● Try it: Lines with "usage": please show every one of them from the listing below.

● Task inputs:
=== Section Start ===

### design/flow/design.v
`timescale 1ns / 1ps
module alu(
    input wire [31:0] a,  
    input wire [31:0] b,  
    input wire [2:0] control, 
    output reg [31:0] result,  
    output wire zero  
    );
    parameter ALUadd = 3'b010,
              ALUsub = 3'b110,
              ALUand = 3'b000,     
              ALUor = 3'b001,
              ALUslt = 3'b111;
    wire sign_mismatch;  
    assign sign_mismatch = a[31]^b[31];  
    initial
    result <= 0;
    always@*
    begin
        case(control)
            ALUadd: result = a + b;
            ALUsub: result = a - b;
            ALUand: result = a & b;  
            ALUor: result = a | b;  
            ALUslt: result = a < b ? 1 - sign_mismatch  
                                    : 0 + sign_mismatch;  
            default: result = 32'bX;  
        endcase
        zero = (result == 0) ? 1 : 0;
    end
endmodule
### design/flow/constraint.sdc
current_design alu

set clk_period 20.8
set clk_io_pct 0.2

create_clock -name clk0 -period $clk_period

set non_clock_inputs [all_inputs -no_clocks]
set_input_delay [expr $clk_period * $clk_io_pct] -clock clk0 $non_clock_inputs
set_output_delay [expr $clk_period * $clk_io_pct] -clock clk0 [all_outputs]
### design/flow/config.mk
export PLATFORM = sky130hd
export DESIGN_NAME = alu
export DESIGN_NICKNAME = alu
export VERILOG_FILES = /design/flow/design.v
export SDC_FILE = /design/flow/constraint.sdc
export NUM_CORES = 4
export LEC_CHECK = 1
export CORE_UTILIZATION = 50
### design/flow/run.sh
#!/bin/bash
# OpenROAD 26Q1-2900-gdf79404cd8, Yosys 0.63+post, stock flow scripts
make -C /OpenROAD-flow-scripts/flow DESIGN_CONFIG=/design/flow/config.mk WORK_HOME=/design/flow/orfs finish
==> qor.csv <==
stage,metric,value,unit
status,status,"complete, no violations",
global_route,largest net degree at the start of global routing,67,
synthesis,most area-hungry cell type in the Yosys netlist,ha_1,
worst_setup_path,Critical Path End Type,output pin,
worst_setup_path,Worst path most repeated cell,or4_1,
final_timing,Final Setup Violations,0,
synthesis,Synth cell types,83,
final_timing,fin crit share,66.5,%
finish,Sequential Area,0,um2
worst_setup_path,Setup crit start kind,input port,
finish,layout cells sized above 1,4.11,%
final_timing,max frequency,72.3,MHz
global_route,vias in the first global route,6334,
synthesis,yosys warns,2,
worst_setup_path,critical path start-end classification,input port to output pin,
synthesis,"Avg Cell Area, Syn",6.53,um2
finish,final core occ,60.7,%
finish,Area Growth Syn to Fin,16.8,%
place,GP Congestion,1.01,
route,number of diodes,0,
worst_setup_path,CP Data Arrival Time,9.68,ns
finish,flop count,0,
global_route,total track usage,35.0,%
route,Avg WL per Cell,19.0,um
synthesis,yosys stat area,0.00569,mm2
pwr,Peak supply drop,0.0000182,V
clocking,hold buffers post-CTS,0,
route,initial DRC count,620,
route,drt drc,0,
pwr,Pwr Total,205,uW
final_timing,Max Slew Vio Count,0,
pwr,leakage,0.00293,uW
final_timing,crit path time final,13.84,ns
route,Post-DRT Antenna Nets,0,
worst_setup_path,critical path's slowest cell,clkdlybuf4s50_1,
die,Rows,38,
clocking,post_cts resized,0,
worst_setup_path,critical path's largest stage delay,0.89,ns
finish,final instance area,0.00664,mm2
job,Log Warnings,97,
synthesis,mapped cell area,0.00569,mm2
route,met3 wire len,1750,um
route,DRT Wirelength,20200,um
route,Top Layer Used,met4,
global_route,GRT overflow,0,
worst_setup_path,worst-path cell chain,"clkdlybuf4s50_1, xor2_2, buf_4, a221o_1, a22oi_1, or3_1, or4_1, or4_1, or4_1, nor4_1, or4b_1, nor4_2, clkdlybuf4s50_1",
final_timing,setup TNS,0,ns
final_timing,Tightest Pin Transition,0.915,ns
job,total of max-cap violations,0,
worst_setup_path,CP Max Fanout,18,
worst_setup_path,Critical Path RT,16.64,ns
clocking,# Post-CTS Setup Buffers,0,
place,Port Buf Inserts,100,
finish,fill cell count,1020,
route,first-pass iteration count of the detailed router,5,
worst_hold_path,Worst Hold Class,input port to output pin,
die,Chip Width,109,um
final_timing,final hold viol count,0,
global_route,initial antenna violation count,0,
synthesis,Synth Seq Share,0,%
die,Top Ports,100,
die,Die Height,109,um
die,Chip Area,0.0118,mm2
die,Core Box Area,0.0109,mm2
global_route,first-pass GRT wire length,32300,um
route,Vias,6837,
route,DR WL met2,9120,um
synthesis,Synth Instances,871,
place,placed wire-length estimate,16200,um
place,placed cell area,0.00664,mm2
finish,logic area,0.00502,mm2
synthesis,Area leader share,21.1,%
finish,CLK BUF,0,
die,Init Core Util,52.0,%
final_timing,max_slew headroom,38.3,%
final_timing,RSZ-0062 raised after global routing,false,
route,M1 wire length,8400,um
pwr,Power Dens Cells,30.8,mW/mm2
synthesis,synth top area cells,"ha_1, a21oi_1, inv_1",
route,vias per inst,6.43,
synthesis,ys cells,871,
## report_power, final
part | total (uW) | switching, uW | leakage [uW] | internal, uW
clock | 0 | 0 | 0 | 0
combinational | 205 | 116 | 0.00293 | 88.7
sequential | 0 | 0 | 0 | 0
total | 205 | 116 | 0.00293 | 88.7
## path summary, 6_finish.rpt
kind / from / to / slack, ns / cells past startpoint
worst min-delay path: control[0] / result[30] / 9.57 / 5
worst max-delay path: control[1] / zero / 6.96 / 13
## routing by layer
layer  up-vias  global-route usage [%]
met5         -                       0
met4         0                    14.0
met3        66                    3.53
met2       377                    57.0
met1      3078                    47.5
li1       3316                       -
## cell usage after synthesis, drive strengths merged (5+ instances only)
library cell	number
inv	105
ha	96
nor2	82
a21oi	81
nand2	62
o21ai	57
clkbuf	37
a211oi	23
o211ai	22
nand3	19
buf	16
a221oi	14
nor3	14
a21o	13
nor2b	13
o21bai	13
o31ai	13
nand4	12
mux2i	10
nor4	10
o221ai	10
o22ai	8
or4	8
xnor2	8
nand2b	7
a22oi	6
and3	6
o21a	6
a31o	5
a31oi	5
and2	5
o221a	5
or2	5
or3	5
## critical path: cells and delay by family
family / cells / cell delay [ns]
buf+inv: 3 / 1.76
xor+xnor: 1 / 0.69
compound gates: 2 / 0.26
simple gates: 7 / 2.80
## placed cells by master, fill, tap and decap left out, types with 19 or more instances in the layout
| cell type | netlist | routed |
|---|---|---|
| inv_1 | 104 | 104 |
| clkdlybuf4s50_1 | 0 | 99 |
| ha_1 | 96 | 96 |
| nor2_1 | 82 | 82 |
| a21oi_1 | 81 | 81 |
| nand2_1 | 62 | 62 |
| o21ai_0 | 57 | 57 |
| a211oi_1 | 23 | 23 |
| o211ai_1 | 22 | 22 |
| nand3_1 | 19 | 19 |
## metrics by stage
step | setup WS [ns] | std cells | hold slack, ns
after global placement | 7.12 | 1064 | 9.57
after detailed placement | 7.04 | 1064 | 9.56
after CTS | 7.05 | 1064 | 9.56
after floorplan | 8.67 | 871 | 8.56
final | 6.96 | 1064 | 9.57
after global routing | 6.71 | 1064 | 9.64
## final cells by class
| type | instances | share of cell area (%) |
|---|---|---|
| inverter | 105 | 5.94 |
| timing repair buffer | 107 | 15.8 |
| multi-input combinational | 712 | 75.6 |
| tap | 140 | 2.64 |
## kinds of logic after synthesis
logic type | count (synthesis) | share of synthesized area (%)
xor gates and xnor gates | 10 | 1.54
AOI/OAI and AO/OA | 336 | 40.7
adders and majority gates | 98 | 21.8
and+or+nand+nor | 257 | 22.1
buffers and inverters | 159 | 11.9
muxes | 11 | 1.96
Power and IR drop assume default switching activity.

=== Section End ===

● Task output:
global_route,total track usage,35.0,%
layer  up-vias  global-route usage [%]
## cell usage after synthesis, drive strengths merged (5+ instances only)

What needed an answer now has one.